> **DATA FOR ANALYSIS**:

`src/rtl/tmr_evt_pkg.sv`:
```
package tmr_evt_pkg;

  // Per-cycle strobes issued by the control half to the datapath half.
  typedef struct packed {
    logic inc;      // advance the count this cycle
    logic load;     // write loadVal into the count (wins over inc)
    logic setFlag;  // software set of the timer flag
    logic clrFlag;  // software clear of the timer flag
    logic ack;      // interrupt controller acknowledge
  } tcStrobe_t;

endpackage

```
`src/rtl/tmr_evt_ctrl.sv`:
```
module tmr_evt_ctrl
  import tmr_evt_pkg::*;
#(
  parameter int CYC_CLKS = 4,
  parameter int PRESCALE = 64
) (
  input  logic      clk,
  input  logic      rstN,
  input  logic      modeCount,
  input  logic      evtLine,
  input  logic      halt,
  input  logic      loadEn,
  input  logic      flagSet,
  input  logic      flagClr,
  input  logic      irqAck,
  output tcStrobe_t strobes
);

  localparam int TICK  = CYC_CLKS * PRESCALE;
  localparam int PSC_W = (TICK > 1) ? $clog2(TICK) : 1;
  localparam logic [PSC_W-1:0] PSC_LAST = PSC_W'(TICK - 1);

  logic [PSC_W-1:0] psc;
  logic             evtPrev;
  logic             pscTick;
  logic             evtRise;

  // Prescaler: overflows every TICK clocks, frozen while halted.
  assign pscTick = !halt && (psc == PSC_LAST);

  always_ff @(posedge clk or negedge rstN) begin
    if (!rstN) begin
      psc <= '0;
    end else if (!halt) begin
      if (psc == PSC_LAST) psc <= '0;
      else                 psc <= psc + 1'b1;
    end
  end

  // Rising-edge detection on the event line.
  always_ff @(posedge clk or negedge rstN) begin
    if (!rstN) evtPrev <= 1'b0;
    else       evtPrev <= evtLine;
  end

  assign evtRise = evtLine && !evtPrev;

  // Source selection and strobe packing.
  always_comb begin
    strobes.inc     = modeCount ? evtRise : pscTick;
    strobes.load    = loadEn;
    strobes.setFlag = flagSet;
    strobes.clrFlag = flagClr;
    strobes.ack     = irqAck;
  end

  AST_HALT_FREEZE: assert property (@(posedge clk) disable iff (!rstN)
    halt |=> psc == $past(psc));

  AST_PSC_RESTART: assert property (@(posedge clk) disable iff (!rstN)
    pscTick |=> psc == '0);

  AST_LEVEL_NO_COUNT: assert property (@(posedge clk) disable iff (!rstN)
    (modeCount && evtPrev) |-> !strobes.inc);

  AST_TIMER_HALT_IDLE: assert property (@(posedge clk) disable iff (!rstN)
    (!modeCount && halt) |-> !strobes.inc);

endmodule

```
`src/rtl/tmr_evt_data.sv`:
```
module tmr_evt_data
  import tmr_evt_pkg::*;
#(
  parameter int CNT_W = 4
) (
  input  logic             clk,
  input  logic             rstN,
  input  tcStrobe_t        strobes,
  input  logic [CNT_W-1:0] loadVal,
  output logic [CNT_W-1:0] count,
  output logic             timerFlag,
  output logic             timerReq
);

  localparam logic [CNT_W-1:0] CNT_MAX = {CNT_W{1'b1}};

  logic wrap;
  logic raise;

  assign wrap  = strobes.inc && !strobes.load && (count == CNT_MAX);
  assign raise = wrap && !timerFlag;

  always_ff @(posedge clk or negedge rstN) begin
    if (!rstN)             count <= '0;
    else if (strobes.load) count <= loadVal;
    else if (strobes.inc)  count <= count + 1'b1;
  end

  always_ff @(posedge clk or negedge rstN) begin
    if (!rstN)                             timerFlag <= 1'b1;
    else if (strobes.setFlag || raise)     timerFlag <= 1'b1;
    else if (strobes.clrFlag)              timerFlag <= 1'b0;
  end

  always_ff @(posedge clk or negedge rstN) begin
    if (!rstN)            timerReq <= 1'b0;
    else if (raise)       timerReq <= 1'b1;
    else if (strobes.ack) timerReq <= 1'b0;
  end

  AST_LOAD_WINS: assert property (@(posedge clk) disable iff (!rstN)
    strobes.load |=> count == $past(loadVal));

  AST_REQ_WITH_FLAG: assert property (@(posedge clk) disable iff (!rstN)
    $rose(timerReq) |-> timerFlag);

  AST_BLOCKED_WRAP: assert property (@(posedge clk) disable iff (!rstN)
    (timerFlag && !timerReq) |=> !timerReq || $past(strobes.clrFlag) || !$past(timerFlag));

  AST_REQ_HOLD: assert property (@(posedge clk) disable iff (!rstN)
    (timerReq && !strobes.ack) |=> timerReq);

  AST_ACK_KEEPS_FLAG: assert property (@(posedge clk) disable iff (!rstN)
    (strobes.ack && !strobes.setFlag && !strobes.clrFlag && !strobes.inc && !strobes.load)
      |=> $stable(timerFlag) && $stable(count));

endmodule

```
`src/rtl/tmr_evt_counter.sv`:
```
module tmr_evt_counter
  import tmr_evt_pkg::*;
#(
  parameter int CYC_CLKS = 4,
  parameter int PRESCALE = 64,
  parameter int CNT_W    = 4
) (
  input  logic             clk,
  input  logic             rstN,
  input  logic             modeCount,
  input  logic             evtLine,
  input  logic             halt,
  input  logic             loadEn,
  input  logic [CNT_W-1:0] loadVal,
  input  logic             flagSet,
  input  logic             flagClr,
  input  logic             irqAck,
  output logic [CNT_W-1:0] count,
  output logic             timerFlag,
  output logic             timerReq
);

  tcStrobe_t strobes;

  tmr_evt_ctrl #(
    .CYC_CLKS(CYC_CLKS),
    .PRESCALE(PRESCALE)
  ) u_ctrl (
    .clk       (clk),
    .rstN      (rstN),
    .modeCount (modeCount),
    .evtLine   (evtLine),
    .halt      (halt),
    .loadEn    (loadEn),
    .flagSet   (flagSet),
    .flagClr   (flagClr),
    .irqAck    (irqAck),
    .strobes   (strobes)
  );

  tmr_evt_data #(
    .CNT_W(CNT_W)
  ) u_data (
    .clk       (clk),
    .rstN      (rstN),
    .strobes   (strobes),
    .loadVal   (loadVal),
    .count     (count),
    .timerFlag (timerFlag),
    .timerReq  (timerReq)
  );

  AST_RESET_FLAG: assert property (@(posedge clk)
    $rose(rstN) |-> timerFlag && !timerReq && count == '0);

endmodule

```
`config.mk`:
```
export PLATFORM = sky130hd
export DESIGN_NAME = tmr_evt_counter
export DESIGN_NICKNAME = d
export VERILOG_FILES = /design/src/rtl/tmr_evt_pkg.sv /design/src/rtl/tmr_evt_ctrl.sv /design/src/rtl/tmr_evt_data.sv /design/src/rtl/tmr_evt_counter.sv
export SDC_FILE = /design/constraint.sdc
export NUM_CORES = 1
export LEC_CHECK = 0
export ABC_AREA = 1
export BUFFER_PORTS_ARGS = -buffer_cell sky130_fd_sc_hd__clkbuf_2
export CORE_MARGIN = 2
export CORE_UTILIZATION = 45
export CTS_CLUSTER_DIAMETER = 150
export CTS_CLUSTER_SIZE = 16
export DETAILED_ROUTE_END_ITERATION = 7
export PLACE_DENSITY = 0.79
export SYNTH_ARGS = -nofsm -noshare
export SYNTH_HDL_FRONTEND = slang
export SYNTH_SLANG_ARGS = --single-unit
```
`constraint.sdc`:
```
create_clock -name clk -period 1.8 [get_ports clk]
set_input_delay 0.54 -clock clk [delete_from_list [all_inputs] [get_ports clk]]
set_output_delay 0.54 -clock clk [all_outputs]
set_load 0.05 [all_outputs]
```
# [After elaboration in Yosys (flattened, before gate mapping)]
# Index checks and enable logic that the tools add are counted.
[word_totals] regBits=15 input_bits=13 out_inout_bits=6
[classes] add_sub_neg=2 n_eq_ne=2 mux=8 n_reduce_logical=13
[op_table] operator="$add 8x1->8 const B" n=1
[op_table] operator="$eq 8x8->1 const B" n=1
[op_table] operator="$mux 4" n=2
[op_table] operator="$mux 8" n=1
[op_table] operator="$reduce_bool 2->1" n=3
[op_table] operator="$logic_and 1x1->1" n=5
[op_table] operator="$mux 1" n=5
[op_table] operator="$add 4x1->4 const B" n=1
[op_table] operator="$eq 4x4->1 const B" n=1
[op_table] operator="$logic_not 1->1" n=4
[op_table] operator="$logic_or 1x1->1" n=1

# [Depth between registers and ports, before layout]
[logic_depth] ltp_word=8 ltp_mapped=7

# [By module]
# Synthesis repeated with hierarchy kept, for this count alone.
[hier_totals] hier_cells=99 hier_area_um2=804.5
[modules_own_cells] mod="tmr_evt_ctrl" n_inst=1 cells_each=60 area_each_um2=491.7 seq_area_each_um2=225.2
[modules_own_cells] mod="tmr_evt_data" n_inst=1 cells_each=39 area_each_um2=312.8 seq_area_each_um2=151.4

# [Least setup slack after synthesis]
# No wires, ideal clock.
[synth_path] kind="reg2reg" startpoint="register u_data.count[0]" endpoint="register u_data.count[2]" setup_time_ns=0.119 arrival_ns=1.218 t_required_ns=1.681 setup_slack_ns=0.462 stages_incl_launch_ff=6 n_path_buf=0 period_less_slack_ns=1.338 cell_sequence="dfrtp_1 -> ha_1 -> xnor2_1 -> o21ai_0 -> nand2_1 -> nand2_1"
[synth_between] elab_chain_cells=3
[synth_lines] item="from (decl)" line_no="tmr_evt_data.sv:10" text="output logic [CNT_W-1:0] count,"
[synth_lines] item="from (signal assigned)" line_no="tmr_evt_data.sv:25" text="else if (strobes.load) count <= loadVal;"
[synth_lines] item="from (signal assigned)" line_no="tmr_evt_data.sv:26" text="else if (strobes.inc) count <= count + 1'b1;"
[synth_lines] item="$add 4x1->4" line_no="tmr_evt_data.sv:26"
[synth_lines] item="$mux 4" line_no="tmr_evt_data.sv:26"
[synth_lines] item="$mux 4" line_no="tmr_evt_data.sv:25"
# Every way passes these cells. The select of a mux whose other input is x is not followed.
# A chain may end at the register's enable or synchronous reset.

# [Worst setup path after layout]
[layout_path] startpoint="register u_data.timerFlag" endpoint="output port timerFlag"
[layout_lines] item="from (decl)" line_no="tmr_evt_data.sv:11" text="output logic timerFlag,"
[layout_lines] item="from (signal assigned)" line_no="tmr_evt_data.sv:30" text="if (!rstN) timerFlag <= 1'b1;"
[layout_lines] item="from (signal assigned)" line_no="tmr_evt_data.sv:31" text="else if (strobes.setFlag || raise) timerFlag <= 1'b1;"
[layout_lines] item="from (signal assigned)" line_no="tmr_evt_data.sv:32" text="else if (strobes.clrFlag) timerFlag <= 1'b0;"
[layout_lines] item="to (decl)" line_no="tmr_evt_counter.sv:19" text="output logic timerFlag,"
# No word-level cell between the ends.

==> metrics.md <==
| Metric | Value |
|---|---|
| Syn Area/Cell | `8.38 um^2` |
| Clk root buf | `clkbuf_4` |
| H-tree levels | `1` |
| P&R area growth vs syn | `18.2%` |
| Chip Height | `46.5 um` |
| Share of layout cells above drive strength 1 | `26.9%` |
| CP required | `1.26 ns` |
| Vias per cell | `4.76` |
| I/O Buffers | `18` |
| Hold_buf cts | `0` |
| Slew @ Worst Pin | `0.370 ns` |
| Maximum VDD drop | `713 uV` |
| CTS tree | `yes` |
| Grt ovf | `0` |
| Unrepaired setup endpoints after global routing | `false` |
| CTS Buf Count | `3` |
| Layout Nets | `135` |
| Wirelength per Cell | `9.53 um` |
| Worst path bufs/invs | `1` |
| Iter 0 DRT Violations | `9` |
| Synth cell types | `21` |
| Worst hold margin | `0.156 ns` |
| DRT Wirelength | `1.37 mm` |
| DR pass1 iterations | `2` |
| Routed via count | `685` |
| Period minus WS final | `1.64 ns` |
| Synthesized instance count | `97` |
| Reg2Reg Launch Point | `u_ctrl.psc[0]` |
| Max-slew headroom | `75.3%` |
| Post-synth design cell area | `813 um^2` |
| Maximum fanout along the worst path | `3` |
| Worst setup path class | `reg -> out` |
| First-pass GRT wire length | `2.23 mm` |
| Setup bufs post-CTS | `0` |
| Diodes inserted | `0` |
| # IOs | `19` |
| Sum Neg Setup Slack | `0 ns` |
| Synth area leader | `dfrtp_1` |
| Clk sinks | `15` |
| FF-to-FF path depth | `7` |
| Final Hold Viols | `0` |
| Crit path DAT | `1.10 ns` |
| Largest net degree at the start of global routing | `16` |
| Gpl congestion | `0.793` |
| Max-cap violations | `0` |
| Kind of start point of the critical path | `flip-flop` |
| Worst Skew | `0.00241 ns` |
| Reg2reg setup slack | `0.49 ns` |
| Max Slew Vio Count | `0` |
| Cell family with most CP delay | `flip-flops` |
| Critical path's slowest cell | `dfstp_2` |
| Ys Warns | `0` |
| Layout fillers | `162` |
| # resized after CTS | `0` |
| HP Class | `in -> async` |
| Pwr Density | `1080 nW/um^2` |
| Reg2Reg Capture Point | `u_data.count[1]` |
| Worst path depth | `1` |
| Slowest stage delay, CP | `0.55 ns` |
| Crit-path cells | `clkbuf_2` |
| DRC violations left | `0` |
| DP HPWL | `1.11 mm` |
| Setup violations, final | `0` |
| Period utilization | `90.9%` |
| Row cnt | `15` |
| Post-synthesis sequential area ratio | `46.3%` |
| Syn nets | `112` |
| Yosys top cell area share | `43.1%` |
| Number of synthesized register bits | `15` |
| Number of global-route vias before repair | `521` |
| Starting Density | `47.6%` |
| Horiz. Die Dim | `46.5 um` |
| Initial antenna violation count | `0` |
| DIE AREA | `2160 um^2` |
| Core Box Area | `1710 um^2` |
| Clk_lat worst skew | `0.28 ns` |
| Fmax | `611 MHz` |
| Crit end category | `primary output` |
| Area contributors post-synth | `dfrtp_1 (43%), nand2_1 (17%), inv_1 (4.2%)` |
| Antenna viol nets, final | `0` |
| Clock transition at the registers of the reported paths | `0.08 ns` |
| Status | `complete, no violations` |
| Total GRT Usage | `14.7%` |
| LEAKAGE | `0.512 nW` |
| Max Root-Sink Buffers | `2` |
per-layer routing:
| metal | vias up | share of wire [%] | routed length, um | GRT usage, % |
|---|---|---|---|---|
| met5 | - | 0 | 0 | 0 |
| met4 | 0 | 0 | 0 | 3.43 |
| met3 | 0 | 4.9 | 67 | 5.88 |
| met2 | 11 | 47 | 642 | 22.2 |
| met1 | 317 | 48 | 663 | 19.8 |
| li1 | 357 | - | - | - |
cells in the mapped netlist:
cell     instances
a21oi_1          3
dfrtp_1         14
dfstp_2          1
ha_1             2
inv_1            9
inv_2            1
nand2_1         36
nand2_2          2
nand3_1          4
nand3_2          3
nand3_4          1
nand4_1          5
nor2_1           5
nor2_2           1
nor2_4           1
nor3_4           1
nor3b_1          1
o21ai_0          2
o31ai_1          1
xnor2_1          3
xor2_1           1
cell type report:
class | count | area, um^2 | area share (%)
Multi-Input combinational cell | 72 | 399 | 41.5
Tap cell | 25 | 31.3 | 3.26
Timing Repair Buffer | 18 | 90.1 | 9.37
Clock buffer | 4 | 26.3 | 2.73
Sequential cell | 15 | 377 | 39.2
Inverter | 10 | 37.5 | 3.91
worst max-delay path by stage:
stage / slack [ns] / to / startpoint
6_report: 0.16 / timerFlag / u_data.timerFlag
5_1_grt: 0.12 / timerFlag / u_data.timerFlag
4_1_cts: 0.15 / timerFlag / u_data.timerFlag
3_5_place_dp: 0.41 / u_ctrl.psc[5] / halt
3_3_place_gp: 0.46 / u_data.count[1] / modeCount
2_1_floorplan: 0.46 / u_data.count[2] / u_data.count[0]
placed cells by master (no fill, tap or decap), drive strengths merged:
| cell | Yosys | routed |
|---|---|---|
| a21oi | 3 | 3 |
| clkbuf | 0 | 22 |
| dfrtp | 14 | 14 |
| dfstp | 1 | 1 |
| ha | 2 | 2 |
| inv | 10 | 10 |
| nand2 | 38 | 38 |
| nand3 | 8 | 8 |
| nand4 | 5 | 5 |
| nor2 | 7 | 7 |
| nor3 | 1 | 1 |
| nor3b | 1 | 1 |
| o21ai | 2 | 2 |
| o31ai | 1 | 1 |
| xnor2 | 3 | 3 |
| xor2 | 1 | 1 |
through the flow:
step	worst slack, ns	power [W]	util [%]	cells	instance area (um^2)
2_1_floorplan	0.462	0.000774	-	97	813
3_3_place_gp	0.459	0.000850	54.7	140	935
3_5_place_dp	0.409	0.000862	54.7	140	935
4_1_cts	0.154	0.00105	56.3	144	961
5_1_grt	0.122	0.00113	56.3	144	961
6_report	0.163	0.00104	56.3	144	961
where the power goes:
| part | total, W | internal [W] | leakage [nW] | switching (W) |
|---|---|---|---|---|
| clock | 0.000187 | 0.0000861 | 0.0150 | 0.000101 |
| combinational | 0.000333 | 0.000117 | 0.320 | 0.000216 |
| sequential | 0.000519 | 0.000428 | 0.177 | 0.0000912 |
| total | 0.00104 | 0.000631 | 0.512 | 0.000409 |
flip-flops by register name (all words and copies together), names as in the netlist:
signal / count
u_ctrl.psc: 8
u_data.count: 4
u_data.timerReq: 1
u_ctrl.evtPrev: 1
u_data.timerFlag: 1
cells by family (layout without fill, tap and decap cells):
family	count (synthesis)	after routing	synth area share, %
adder cells (fa/ha/maj)	2	2	3.08
buffers and inverters	10	32	4.61
XOR/XNOR	4	4	4.31
AND/OR/NAND/NOR	60	60	37.7
AO/OA/AOI/OAI	6	6	4.00
flip-flops	15	15	46.3
(Power assumes the default switching activity.)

> **DIRECTIONS**: Only the lines above from the line with "663 | 19.8 |" to the line with "2_1_floorplan: 0.46 /", those two lines included, should be reproduced exactly.

> **SOLUTION FOR THIS EXERCISE**:
| met1 | 317 | 48 | 663 | 19.8 |
| li1 | 357 | - | - | - |
cells in the mapped netlist:
cell     instances
a21oi_1          3
dfrtp_1         14
dfstp_2          1
ha_1             2
inv_1            9
inv_2            1
nand2_1         36
nand2_2          2
nand3_1          4
nand3_2          3
nand3_4          1
nand4_1          5
nor2_1           5
nor2_2           1
nor2_4           1
nor3_4           1
nor3b_1          1
o21ai_0          2
o31ai_1          1
xnor2_1          3
xor2_1           1
cell type report:
class | count | area, um^2 | area share (%)
Multi-Input combinational cell | 72 | 399 | 41.5
Tap cell | 25 | 31.3 | 3.26
Timing Repair Buffer | 18 | 90.1 | 9.37
Clock buffer | 4 | 26.3 | 2.73
Sequential cell | 15 | 377 | 39.2
Inverter | 10 | 37.5 | 3.91
worst max-delay path by stage:
stage / slack [ns] / to / startpoint
6_report: 0.16 / timerFlag / u_data.timerFlag
5_1_grt: 0.12 / timerFlag / u_data.timerFlag
4_1_cts: 0.15 / timerFlag / u_data.timerFlag
3_5_place_dp: 0.41 / u_ctrl.psc[5] / halt
3_3_place_gp: 0.46 / u_data.count[1] / modeCount
2_1_floorplan: 0.46 / u_data.count[2] / u_data.count[0]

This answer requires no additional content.